さらに、早期の啓発を目的として、中学生と高校生が対象の高血圧の授業や血圧測定も開始しました。
「若い世代に高血圧を理解し、関心を持ってもらうため、佐賀大学と佐賀市の学校が連携し、高血圧の授業と血圧測定をおこないます。来年度からは学校での血圧健診も始める予定で、早期からの血圧管理・生活改善で将来の高血圧を予防すること、子どもの血圧管理をきっかけに家族全員の生活改善と高血圧予防につなげることを期待しています。

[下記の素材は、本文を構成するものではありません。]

`config.mk`:
```
export PLATFORM = sky130hd
export DESIGN_NAME = uart_rx
export DESIGN_NICKNAME = d
export VERILOG_FILES = /design/src/rtl/uart_pkg.sv /design/src/rtl/uart_sync.sv /design/src/rtl/uart_rx.sv
export SDC_FILE = /design/constraint.sdc
export NUM_CORES = 1
export LEC_CHECK = 0
export BUFFER_PORTS_ARGS = -buffer_cell sky130_fd_sc_hd__buf_2
export CELL_PAD_IN_SITES_DETAIL_PLACEMENT = 2
export CELL_PAD_IN_SITES_GLOBAL_PLACEMENT = 2
export CORE_MARGIN = 3
export CORE_UTILIZATION = 37
export DETAILED_ROUTE_END_ITERATION = 10
export GPL_TIMING_DRIVEN = 0
export PLACE_DENSITY_LB_ADDON = 0.05
export SETUP_SLACK_MARGIN = 0.5
export SLEW_MARGIN = 20
export SYNTH_ARGS = -nofsm -noshare
export SYNTH_HDL_FRONTEND = slang
export SYNTH_HIERARCHICAL = 1
export SYNTH_SLANG_ARGS = --single-unit
```
`constraint.sdc`:
```
create_clock -name clk -period 2.07 [get_ports clk]
set_input_delay 0.414 -clock clk [delete_from_list [all_inputs] [get_ports clk]]
set_output_delay 0.414 -clock clk [all_outputs]
set_load 0.005 [all_outputs]
```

まずは週に2、3回でもいいので、家庭で血圧を測る習慣をつけましょう」(野出医師)
(文・出村真理子)
勝谷医院 院長 勝谷友宏(かつや・ともひろ)医師
1989年、和歌山県立医科大学卒業。93年、大阪大学大学院修了、スタンフォード大学医学部Falk心臓血管研究所 postdoctoral fellow、98年大阪大学医学部助手などを経て2019年、同大学院招聘教授に就任。09年から勝谷医院院長。大阪医科薬科大学教育教授など、大学でも教鞭を執る。日本高血圧学会理事、日本抗加齢医学会理事、日本血管不全学会理事、兵庫県内科医会会長など。医院の診療で地域の人々の健康を支えつつ、大学や学会での研究などにも参加し、高血圧に関わる研究での受賞も多数。

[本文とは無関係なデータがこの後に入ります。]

## config.mk

```make
export PLATFORM = sky130hd
export DESIGN_NAME = sm4_iter_core
export DESIGN_NICKNAME = d
export VERILOG_FILES = /design/src/rtl/sm4_pkg.sv /design/src/rtl/SM4.sv /design/src/rtl/sm4_tau.sv /design/src/rtl/sm4_iter_core.sv
export SDC_FILE = /design/constraint.sdc
export NUM_CORES = 2
export LEC_CHECK = 0
export ABC_AREA = 1
export CAP_MARGIN = 30
export CORE_ASPECT_RATIO = 1.2
export CORE_MARGIN = 2
export CORE_UTILIZATION = 50
export DETAILED_ROUTE_END_ITERATION = 6
export PLACE_DENSITY = 0.69
export SETUP_SLACK_MARGIN = 0.2
export SLEW_MARGIN = 20
export SYNTH_ARGS = -nofsm -noshare
export SYNTH_HDL_FRONTEND = slang
export SYNTH_SLANG_ARGS = --single-unit
export TNS_END_PERCENT = 20
```

## constraint.sdc

```tcl
create_clock -name clk -period 13.35 [get_ports clk]
set_clock_uncertainty 0.2 [all_clocks]
set_input_delay 2.0025 -clock clk [delete_from_list [all_inputs] [get_ports clk]]
set_output_delay 2.0025 -clock clk [all_outputs]
set_load 0.005 [all_outputs]
```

佐賀大学病院副院長・循環器内科 主任教授 野出孝一(ので・こういち)医師
1988年、佐賀医科大学医学科卒業、大阪大学病院第一内科医員。97年、同大学院修了。ハーバード大学博士研究員、大阪大学第一内科講師を経て、2002年から現職。22年、副病院長に就任。日本循環器学会常務理事・学術委員長、日本高血圧学会理事長なども務め、高血圧などに関する研究、啓発活動、国民の健康増進のために尽力。